The natural elements, so pronounced during the 2019 trip, are just as pronounced. The skies here are a blazing blue and seem to stretch on and on. The large, sentinel-like saguaro cactus are just as mystical, these living entities bearing watch all over the desert. The saguaro have some natural allies, daredevil birds who—with instinctive ease—manage to alight on the potentially painful spines. Road runners, which I was unable to spot in 2019, still remain elusive.
And then, finally, is Tucson. It should be said that the following favorable impressions are the observations of a visitor and not an attempt at any in-depth analysis. Pawn shops are here as well and certainly Tucson has its share of urban ills. But there is something of the city that to an outsider—at least, this outsider—releases pleasurable endorphins.
Tucson, with its pastel-colored buildings, yields endlessly fascinating tableaux.
The play of light is a thing of beauty, the otherworldly desert landscapes—populated by saguaro cactus—shimmering off in the distance, then followed by mountains that ring the city, the breadth of the landscape difficult to take in. The desert, paradoxically, can feel like its opposite: a large body of water. Tucson is surrounded by the unbroken natural expanse of the desert, which can give the impression of a huge lake or ocean, always at low tide. This impression has no scientific merit. But it is real enough.
Inventive wall art—not that common in the east—inflects the cityscape and much of the southwest itself. Vintage signage—far more prevalent here in the southwest—is a distinct thing in Tucson. The highway grid is driver-friendly. U-turns—the bane of traffic authorities—is encouraged in Tucson and, hence, made all the safer.

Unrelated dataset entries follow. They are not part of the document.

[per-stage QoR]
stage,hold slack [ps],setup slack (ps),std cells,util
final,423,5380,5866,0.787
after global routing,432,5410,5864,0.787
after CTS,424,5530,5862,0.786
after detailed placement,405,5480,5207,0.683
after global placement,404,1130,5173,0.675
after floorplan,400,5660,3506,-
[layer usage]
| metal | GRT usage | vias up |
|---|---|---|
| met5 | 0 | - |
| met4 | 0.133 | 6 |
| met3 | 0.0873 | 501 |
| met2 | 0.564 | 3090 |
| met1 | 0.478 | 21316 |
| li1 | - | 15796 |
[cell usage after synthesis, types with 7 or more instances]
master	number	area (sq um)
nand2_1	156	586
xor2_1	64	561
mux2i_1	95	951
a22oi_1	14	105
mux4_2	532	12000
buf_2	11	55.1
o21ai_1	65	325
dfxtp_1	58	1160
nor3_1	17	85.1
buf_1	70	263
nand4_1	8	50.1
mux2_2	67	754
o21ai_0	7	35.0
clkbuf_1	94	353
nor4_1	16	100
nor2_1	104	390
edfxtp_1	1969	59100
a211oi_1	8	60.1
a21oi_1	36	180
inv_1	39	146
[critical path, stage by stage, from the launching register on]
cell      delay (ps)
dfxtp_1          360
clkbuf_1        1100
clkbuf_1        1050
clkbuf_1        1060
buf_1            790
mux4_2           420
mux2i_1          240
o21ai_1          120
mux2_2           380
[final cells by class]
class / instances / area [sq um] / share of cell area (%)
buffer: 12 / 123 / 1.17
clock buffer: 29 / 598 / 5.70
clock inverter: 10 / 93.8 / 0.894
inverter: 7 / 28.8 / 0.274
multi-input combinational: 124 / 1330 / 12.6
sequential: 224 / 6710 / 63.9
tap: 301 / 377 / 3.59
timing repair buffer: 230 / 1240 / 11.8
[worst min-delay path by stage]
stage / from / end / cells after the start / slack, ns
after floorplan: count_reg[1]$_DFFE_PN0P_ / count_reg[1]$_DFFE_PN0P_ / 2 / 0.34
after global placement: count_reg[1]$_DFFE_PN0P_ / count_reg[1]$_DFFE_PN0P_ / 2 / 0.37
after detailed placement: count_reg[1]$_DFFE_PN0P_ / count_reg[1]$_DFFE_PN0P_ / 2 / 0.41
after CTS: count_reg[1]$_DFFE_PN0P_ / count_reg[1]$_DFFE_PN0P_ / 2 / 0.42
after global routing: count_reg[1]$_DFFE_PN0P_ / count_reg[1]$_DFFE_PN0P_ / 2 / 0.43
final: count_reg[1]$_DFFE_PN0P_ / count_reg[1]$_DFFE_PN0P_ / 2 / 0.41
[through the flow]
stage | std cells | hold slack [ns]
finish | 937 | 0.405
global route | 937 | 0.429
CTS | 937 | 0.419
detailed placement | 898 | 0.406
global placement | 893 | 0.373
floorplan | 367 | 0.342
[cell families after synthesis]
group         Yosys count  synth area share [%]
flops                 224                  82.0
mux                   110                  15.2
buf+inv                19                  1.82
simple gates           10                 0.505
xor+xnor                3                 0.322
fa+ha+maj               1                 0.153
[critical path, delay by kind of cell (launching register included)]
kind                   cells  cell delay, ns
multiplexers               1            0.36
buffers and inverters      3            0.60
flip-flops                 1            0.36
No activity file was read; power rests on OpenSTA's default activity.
[src/tga_dec_core.sv]
// ----------------------------------------------------------------------------
// tga_dec_core: byte-at-a-time decode state of the targa pixel stream
// Tracks chunk headers, gathers pixel bytes and forms one result per pixel or run.
// ----------------------------------------------------------------------------
module tga_dec_core (
  input  logic             clk_i,
  input  logic             rst_ni,
  input  logic             accept_i,
  input  logic [7:0]       data_byte_i,
  input  logic             start_image_i,
  input  tga_pkg::cfg_t    cfg_i,
  output logic             res_valid_o,
  output tga_pkg::result_t res_o
);
  import tga_pkg::*;

  decode_phase_e        phase_q, phase_d;
  logic [1:0]           bip_q, bip_d;
  logic [23:0]          hold_q, hold_d;
  logic [7:0]           chunk_q, chunk_d;
  logic [PixCountW-1:0] left_q, left_d;

  // view of the state after an optional image start
  decode_phase_e        phase_s;
  logic [1:0]           bip_s;
  logic [23:0]          hold_s;
  logic [7:0]           chunk_s;
  logic [PixCountW-1:0] left_s;

  logic [7:0]           count;
  logic [7:0]           rep;
  logic                 swap;
  logic [7:0]           p0, p2, p3;
  logic                 last_byte;

  // Apply start of image
  always_comb begin
    if (start_image_i) begin
      phase_s = cfg_i.rle ? PH_HEADER : PH_PLAIN;
      bip_s   = 2'd0;
      hold_s  = '0;
      chunk_s = '0;
      left_s  = cfg_i.area;
    end else begin
      phase_s = phase_q;
      bip_s   = bip_q;
      hold_s  = hold_q;
      chunk_s = chunk_q;
      left_s  = left_q;
    end
  end

  // Decode one byte
  always_comb begin
    phase_d     = phase_s;
    bip_d       = bip_s;
    hold_d      = hold_s;
    chunk_d     = chunk_s;
    left_d      = left_s;
    res_valid_o = 1'b0;
    swap        = 1'b0;
    rep         = 8'd1;

    // header count: raw gives low bits + 1, run gives value - 127, same form
    count = {1'b0, data_byte_i[6:0]} + 8'd1;
    if ({{(PixCountW-8){1'b0}}, count} > left_s) begin
      count = left_s[7:0];
    end

    last_byte = cfg_i.is3 ? (bip_s >= 2'd2) : (bip_s >= 2'd3);

    p0 = hold_s[7:0];
    if (cfg_i.is3) begin
      p2 = data_byte_i;
      p3 = 8'd0;
    end else begin
      p2 = hold_s[23:16];
      p3 = data_byte_i;
    end

    if (left_s != '0) begin
      if (phase_s == PH_HEADER) begin
        phase_d = data_byte_i[7] ? PH_RUN : PH_RAW;
        chunk_d = count;
        bip_d   = 2'd0;
      end else if (!last_byte) begin
        unique case (bip_s)
          2'd0:    hold_d[7:0]   = data_byte_i;
          2'd1:    hold_d[15:8]  = data_byte_i;
          2'd2:    hold_d[23:16] = data_byte_i;
          default: hold_d        = hold_s;
        endcase
        bip_d = bip_s + 2'd1;
      end else begin
        bip_d       = 2'd0;
        res_valid_o = accept_i;
        unique case (phase_s)
          PH_PLAIN: begin
            swap = !cfg_i.is3;
            rep  = 8'd1;
          end
          PH_RAW: begin
            swap    = 1'b1;
            rep     = 8'd1;
            chunk_d = chunk_s - 8'd1;
            if (chunk_d == 8'd0) begin
              phase_d = PH_HEADER;
            end
          end
          default: begin
            swap    = 1'b1;
            rep     = chunk_s;
            chunk_d = 8'd0;
            phase_d = PH_HEADER;
          end
        endcase
        if ({{(PixCountW-8){1'b0}}, rep} > left_s) begin
          rep = left_s[7:0];
        end
        left_d = left_s - {{(PixCountW-8){1'b0}}, rep};
      end
    end

    res_o.byte0 = swap ? p2 : p0;
    res_o.byte1 = hold_s[15:8];
    res_o.byte2 = swap ? p0 : p2;
    res_o.byte3 = p3;
    res_o.rep   = rep;
    res_o.last  = (left_d == '0);
  end

  // Advance state on each accepted beat
  always_ff @(posedge clk_i or negedge rst_ni) begin
    if (!rst_ni) begin
      phase_q <= PH_HEADER;
      bip_q   <= 2'd0;
      hold_q  <= '0;
      chunk_q <= '0;
      left_q  <= '0;
    end else if (accept_i) begin
      phase_q <= phase_d;
      bip_q   <= bip_d;
      hold_q  <= hold_d;
      chunk_q <= chunk_d;
      left_q  <= left_d;
    end
  end

endmodule
### config.mk
export PLATFORM = sky130hd
export DESIGN_NAME = modbus_rtu_request_framer
export DESIGN_NICKNAME = d
export VERILOG_FILES = /design/src/rtl/mrf_pkg.sv /design/src/rtl/modbus_rtu_request_framer.sv
export SDC_FILE = /design/constraint.sdc
export NUM_CORES = 1
export LEC_CHECK = 0
export BUFFER_PORTS_ARGS = -buffer_cell sky130_fd_sc_hd__buf_2
export CORE_ASPECT_RATIO = 0.8
export CORE_MARGIN = 2
export CORE_UTILIZATION = 45
export CTS_BUF_LIST = sky130_fd_sc_hd__clkbuf_2
export CTS_CLUSTER_DIAMETER = 40
export DETAILED_ROUTE_END_ITERATION = 6
export MAX_ROUTING_LAYER = met4
export PLACE_DENSITY = 0.67
export RECOVER_POWER = 50
export SETUP_SLACK_MARGIN = 0.1
export SKIP_LAST_GASP = 1
export SLEW_MARGIN = 30
export SYNTH_ARGS = -nofsm -noshare
export SYNTH_HDL_FRONTEND = slang
export SYNTH_SLANG_ARGS = --single-unit
### constraint.sdc
create_clock -name clk -period 5.71 [get_ports clk]
set_input_delay 0.2855 -clock clk [delete_from_list [all_inputs] [get_ports clk]]
set_output_delay 0.2855 -clock clk [all_outputs]
set_load 0.005 [all_outputs]
### src/rtl/mrf_pkg.sv
// Shared types, constants and the CRC-16 byte update for the Modbus RTU request framer.
// No dependencies.
package mrf_pkg;

  localparam logic       CMD_HEADER        = 1'b0;
  localparam logic       CMD_VALUE         = 1'b1;
  localparam logic [7:0] FN_WRITE_MULTIPLE = 8'h10;
  localparam logic [15:0] CRC_INIT         = 16'hFFFF;
  localparam logic [15:0] CRC_POLY         = 16'hA001;

  localparam int IDX_W = 4;
  localparam logic [IDX_W-1:0] READ_HDR_LEN  = 4'd6;
  localparam logic [IDX_W-1:0] WRITE_HDR_LEN = 4'd7;
  localparam logic [IDX_W-1:0] VALUE_LEN     = 4'd2;
  localparam logic [IDX_W-1:0] CRC_LEN       = 4'd2;

  typedef struct packed {
    logic        command;
    logic [7:0]  slave_id;
    logic [7:0]  fn_code;
    logic [15:0] start_address;
    logic [6:0]  item_count;
    logic [15:0] register_value;
  } cmd_word_t;

  typedef struct packed {
    logic [7:0] out_byte;
    logic       last_of_run;
    logic       frame_end;
  } tx_word_t;

  // Reflected CRC-16 over one byte, one bit per step.
  function automatic logic [15:0] crc_feed(input logic [15:0] crc, input logic [7:0] b);
    logic [15:0] c;
    c = crc ^ {8'h00, b};
    for (int i = 0; i < 8; i++) begin
      if (c[0]) begin
        c = (c >> 1) ^ CRC_POLY;
      end else begin
        c = c >> 1;
      end
    end
    return c;
  endfunction

endpackage

### src/rtl/modbus_rtu_request_framer.sv
// Modbus RTU request framer: turns header and register-value words into a framed byte stream.
// Depends on mrf_pkg for the word types, constants and the CRC byte update.
//
// Usage:
//   The cmd channel takes one word per accepted handshake (valid high, stall low). A header
//   word (command 0) starts a frame: six bytes for a read, seven for write multiple
//   (function 16). Each value word (command 1) of an open write frame adds two bytes. The
//   CRC, low byte first, follows the read header, an empty write header, or the last value.
//   A value word with no write frame open is taken and produces nothing.
//   The tx channel carries one byte per word, with last_of_run on the final byte caused by
//   a command word and frame_end on the final CRC byte.
//   The first byte of a command word passes from the command register into the tx register.
//   Throughput is one byte per cycle while tx is not stalled, set by the byte serializer
//   behind the command register: a value word yields 2 or 4 bytes, a header 7, 8 or 9.
//   The next command word is taken in the cycle its predecessor sends its last byte.
//   Reset clears both channels and any open frame; the CRC returns to 0xFFFF.
//   When tx stalls, the tx word holds, the serializer waits, and cmd stall rises once the
//   command register is occupied.
module modbus_rtu_request_framer (
  input  logic              clk,
  input  logic              rst,
  input  logic              cmd_valid,
  output logic              cmd_stall,
  input  mrf_pkg::cmd_word_t cmd_word,
  output logic              tx_valid,
  input  logic              tx_stall,
  output mrf_pkg::tx_word_t  tx_word
);
  import mrf_pkg::*;

  // Committed frame state, updated in word order at acceptance.
  logic       frame_open;
  logic [6:0] remaining;

  // Command register and serializer.
  logic             h_valid;
  logic [IDX_W-1:0] idx;
  logic             h_header;
  logic             h_write;
  logic             h_crc;
  cmd_word_t        h_word;
  logic [15:0]      crc;

  logic             accept;
  logic             adv;
  logic             last;
  logic [IDX_W-1:0] data_len;
  logic [IDX_W-1:0] total;
  logic [7:0]       cur_byte;
  logic             cur_data;
  logic             cur_end;
  logic [15:0]      crc_base;
  logic             is_fn_write;
  logic             ld_crc;
  logic             load;

  always_comb begin
    if (h_header) begin
      data_len = h_write ? WRITE_HDR_LEN : READ_HDR_LEN;
    end else begin
      data_len = VALUE_LEN;
    end
    total = data_len + (h_crc ? CRC_LEN : 4'd0);
    last  = (idx == total - 4'd1);
    adv   = h_valid && (!tx_valid || !tx_stall);

    cur_data = (idx < data_len);
    cur_end  = 1'b0;
    cur_byte = 8'h00;
    if (cur_data) begin
      if (h_header) begin
        unique case (idx)
          4'd0:    cur_byte = h_word.slave_id;
          4'd1:    cur_byte = h_word.fn_code;
          4'd2:    cur_byte = h_word.start_address[15:8];
          4'd3:    cur_byte = h_word.start_address[7:0];
          4'd4:    cur_byte = 8'h00;
          4'd5:    cur_byte = {1'b0, h_word.item_count};
          default: cur_byte = {h_word.item_count, 1'b0};
        endcase
      end else begin
        cur_byte = (idx == 4'd0) ? h_word.register_value[15:8] : h_word.register_value[7:0];
      end
    end else if (idx == data_len) begin
      cur_byte = crc[7:0];
    end else begin
      cur_byte = crc[15:8];
      cur_end  = 1'b1;
    end
    // Each header restarts the CRC on its first byte.
    crc_base = (h_header && idx == 4'd0) ? CRC_INIT : crc;
  end

  assign cmd_stall   = h_valid && !(adv && last);
  assign accept      = cmd_valid && !cmd_stall;
  assign is_fn_write = (cmd_word.fn_code == FN_WRITE_MULTIPLE);

  always_comb begin
    load   = 1'b0;
    ld_crc = 1'b0;
    if (cmd_word.command == CMD_HEADER) begin
      load   = 1'b1;
      ld_crc = !is_fn_write || (cmd_word.item_count == 7'd0);
    end else if (frame_open) begin
      load   = 1'b1;
      ld_crc = (remaining == 7'd1);
    end
  end

  always_ff @(posedge clk) begin
    if (rst) begin
      frame_open <= 1'b0;
      remaining  <= 7'd0;
      h_valid    <= 1'b0;
      idx        <= '0;
      crc        <= CRC_INIT;
      tx_valid   <= 1'b0;
    end else begin
      if (adv) begin
        tx_valid            <= 1'b1;
        tx_word.out_byte    <= cur_byte;
        tx_word.last_of_run <= last;
        tx_word.frame_end   <= cur_end;
        if (cur_data) begin
          crc <= crc_feed(crc_base, cur_byte);
        end
        // On the final byte a loaded follower takes over the index and valid flag.
        if (!last) begin
          idx <= idx + 4'd1;
        end else if (!(accept && load)) begin
          h_valid <= 1'b0;
        end
      end else if (!tx_stall) begin
        tx_valid <= 1'b0;
      end
      if (accept) begin
        if (cmd_word.command == CMD_HEADER) begin
          frame_open <= is_fn_write && (cmd_word.item_count != 7'd0);
          remaining  <= cmd_word.item_count;
        end else if (frame_open) begin
          remaining <= remaining - 7'd1;
          if (remaining == 7'd1) begin
            frame_open <= 1'b0;
          end
        end
        if (load) begin
          h_valid  <= 1'b1;
          idx      <= '0;
          h_header <= (cmd_word.command == CMD_HEADER);
          h_write  <= is_fn_write;
          h_crc    <= ld_crc;
          h_word   <= cmd_word;
        end
      end
    end
  end

  // A CRC end byte always closes the run of its command word.
  a_end_is_last: assert property (@(posedge clk) disable iff (rst)
    tx_valid |-> (!tx_word.frame_end || tx_word.last_of_run))
    else $error("frame_end without last_of_run");

  // A new command word only enters while the held one sends its final byte.
  a_accept_on_last: assert property (@(posedge clk) disable iff (rst)
    (accept && h_valid) |-> (adv && last))
    else $error("command register overwritten mid-run");

  // The serializer index stays inside the run length.
  a_idx_range: assert property (@(posedge clk) disable iff (rst)
    h_valid |-> (idx < total))
    else $error("serializer index out of range");

  // An open write frame always expects at least one more value.
  a_open_count: assert property (@(posedge clk) disable iff (rst)
    frame_open |-> (remaining != 7'd0))
    else $error("open frame with no values remaining");

endmodule
==> results_dict.tcl <==
set metrics [dict create \
    antenna_found_initial 0 \
    initial_utilization_pct 46.1 \
    nets 594 \
    crit_required_ps 5960 \
    min_path_type "input pin to register" \
    fmax_mhz 268 \
    synth_cell_types 57 \
    reg2reg_slack_ps 1980 \
    maxCapViolCount 0 \
    cp_num_buf_inv 1 \
    min_path_cells 4 \
    synthCells 408 \
    area.growth.synth_to_final_pct 21.8 \
    die_h_um 95.6 \
    fin_ws_ps 1980 \
    worstPathCellList "and2_0, ha_1, xor2_1, or4_1, o21ai_0, nand2_1, a21oi_1, and2_2, buf_4" \
    h-tree-depth 3 \
    slew_headroom_pct 36.6 \
    whs_ps 106 \
    setup_tns_ps 0 \
    finalMaxSlewViolations 0 \
    cp.arrival_ps 3980 \
    die_x_um 119 \
    cpPeakStageDelay_ps 560 \
    ant_nets 0 \
    synth_area_um2 4720 \
    syn_nets 477 \
    cp_slowest_cell "edfxtp_1" \
    crit_path_end_kind "register" \
    routed-via-count 3571 \
    gp_congestion 0.860 \
    place_ws_ps 2020 \
    rows 33 \
    wl_per_cell_um 16.4 \
    ys_ff_latch 98 \
    syn_area_per_cell_um2 11.6 \
    clock_latency_ps 560 \
    skew_ps 17.6 \
    rsz0062_at_grt "false" \
    drive_above_1_share_pct 13.6 \
    hp-start "tx_stall" \
    tightest_slew_ps 947 \
    setup_viol 0 \
    power_leakage_nw 2.23 \
    grt_pass1_wl_um 17300 \
    worstSetupPathType "register to register" \
    io_pins 72 \
    grt_max_degree 35 \
    dp_hpwl_um 7440 \
    powerDensity_nw_per_um2 236 \
    dieArea_um2 11300 \
    wl_um 11000 \
    regArea_um2 2640 \
    cts_inserted_buffers 9 \
    outcome "complete, no violations" \
    peakVddDrop_v 0.000134 \
    grt_pass1_vias 3478 \
    yosysSeqAreaShare_pct 56.0 \
    firstDrtPassIters 5 \
    cp_top_family "simple AND/OR/NAND/NOR gates" \
    r2r_end "h_word[41]$_DFFE_PP_" \
    min_period_over_period_pct 65.3 \
    crit_path_start_kind "register" \
    cp_max_fo 34 \
    multi_input_area_um2 1870 \
    drt_iter0_markers 260 \
    cts_tree "yes" \
    grt_overflow 0 \
    hold_end "tx_valid$_SDFFE_PP0P_" \
    async_flop_share_pct 0 \
    io_buffers 71 \
    r2r-start "h_header$_DFFE_PP_" \
    synth_edf_count 68 \
    clockBufferDepth 2 \
    nFillCells 895 \
    ys_warn_count 0 \
    synth_ff_type "edfxtp_1" \
    timing.critical_path.from "h_header$_DFFE_PP_" \
    clock-sinks 98 \
    hold_viol 0 \
    r2r_cells 9 \
    clkTransAtPathRegs_ps 230 \
    remaining_drc_errors 0 \
    clockRootBuffer "clkbuf_2" \
    grt_use_total_pct 20.9 \
    min_period_ps 3730 \
    drt-vias-per-instance 5.33 \
    antenna_cells 0 \
    placeableCoreArea_um2 10200 \
    post_cts_resized 0 \
]
## flip-flops by register name (all words and copies together) (netlist names)
| signal | cells |
|---|---|
| crc | 16 |
| frame_open | 1 |
| h_crc | 1 |
| h_header | 1 |
| h_valid | 1 |
| h_word | 55 |
| h_write | 1 |
| idx | 4 |
| remaining | 7 |
| tx_valid | 1 |
| tx_word | 10 |
## cells in the final DEF, fill, tap and decap left out, types with 17 or more instances in the layout
master,instances
dfxtp_1,30
inv_1,18
clkbuf_1,24
dlygate4sd3_1,56
buf_2,44
xnor2_1,26
nor2_1,41
edfxtp_1,68
o21ai_0,17
nand2_1,24
## through the flow
stage               instance area, µm²  std cells  util [%]  power (mW)
finish                            5750        670      56.1        1.36
global route                      5750        670      56.1        1.42
CTS                               5800        670      56.6        1.37
detailed placement                5150        598      50.3        1.07
global placement                  5150        598      50.3        1.06
floorplan                         4720        408         -        1.00
## tightest hold or removal path: stages
cell and delay [ps]:
buf_2 100, nand2_1 80, inv_1 70, o21a_1 100
## cells by family (layout without fill, tap and decap cells)
group,Yosys count,in the layout,synth area share (%)
AO/OA/AOI/OAI,87,87,12.6
AND/OR/NAND/NOR,109,109,10.7
adder cells (fa/ha/maj),9,9,2.38
flip-flops,98,98,56.0
XOR/XNOR,42,42,9.62
multiplexers,21,21,4.64
buffers and inverters,42,164,4.05
## report_power, final
group          internal (mW)  switching (mW)
Clock                 0.0558           0.220
Combinational          0.140           0.128
Sequential             0.791          0.0209
## synth_stat cells, drive strengths merged (7+ instances only)
cell type | n | share of area [%]
nor2 | 41 | 3.3
buf | 9 | 1.4
o22ai | 7 | 0.93
xnor2 | 29 | 6.3
clkbuf | 15 | 1.2
mux2i | 14 | 3.0
nor3 | 13 | 1.4
o21ai | 19 | 2.0
a22oi | 9 | 1.4
edfxtp | 68 | 43
xor2 | 10 | 1.9
o211ai | 7 | 1.1
inv | 18 | 1.4
ha | 9 | 2.4
dfxtp | 30 | 13
a21oi | 15 | 1.6
mux2 | 7 | 1.7
nand2 | 24 | 1.9
nand3 | 9 | 0.95
## timing repair
item | 4_1_cts | 5_1_grt
buffers inserted | 0 | 0
hold buffers | 56 | 0
endpoints found under the hold margin | 56 | 0
## layout make-up
class,count,area share [%]
Sequential cell,98,46.0
Timing Repair Buffer,130,15.8
Tap cell,140,3.05
Inverter,18,1.18
Multi-Input combinational cell,268,32.6
Clock buffer,10,0.871
Clock inverter,6,0.566
## how the worst max path moves through the flow
stage                      endpoint  cells after the start
3_3_place_gp    crc[0]$_SDFFE_PP1P_                     11
3_5_place_dp   h_word[32]$_DFFE_PP_                      9
5_1_grt        h_word[46]$_DFFE_PP_                     10
6_report       h_word[41]$_DFFE_PP_                      9
4_1_cts        h_word[50]$_DFFE_PP_                      9
2_1_floorplan       h_crc$_DFFE_PP_                     10
## per-layer routing
layer / part of all wire, % / up-vias / global-route usage, %
li1: - / 1727 / -
met1: 47 / 1703 / 27.8
met2: 46 / 132 / 31.9
met3: 5.6 / 9 / 4.84
met4: 0.95 / 0 / 6.35
met5: 0 / - / -
Power figures use the tool's default switching activity.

One of the major arteries bears the zippy name of Speedway Boulevard.
And Noam Chomsky lives here.
One café displays entirely bare shelves: no muffins, sandwiches, scones. The owner, as it turns out, went on vacation and forgot to order ahead. There is almost something laudable about this.
Tucson boasts an activist bookstore. A small discussion group gathers at one of the tables. These sort of revolutionary bookstores, while certainly not commonplace, were also not a rarity, either. Now they are very much a rarity, as brick-and-mortar bookstores slowly evaporate. It is to Tucson’s credit that such a thing exists.
Tucson also holds it bit of strange familial history. My wife’s paternal grandfather, Samuel Kalmanoff, skipped out on child-support payments in the 1940s, leaving his wife and daughter in dire financial straits. A private detective was dispatched to locate him, and there’s a fascinating trove of extant private detective files, circa 1947—some of it reading like pages out of Raymond Chandler—in which Kalmanoff is located in postwar Tucson, running a series of partially successful grifts. Tucson, ultimately, didn’t work, and Kalmanoff finally found his way to—no surprise—Las Vegas, subsequently disappearing from official record.
It is in Tucson that the rental car is returned, shedding all traces of this road trip: the radio stations listened to during the hours of motion, the vistas glimpsed out the window, the wrappers of southwestern snack food. The automobile returns to its generic status as an anonymous for-hire rental car, ready for the next customers.
There are no huge revelations on this road trip, no profound realizations. Yet in a country where Calvin Coolidge can be referenced as a source of insight—a small portion of insight, to be sure—these might not be bad things.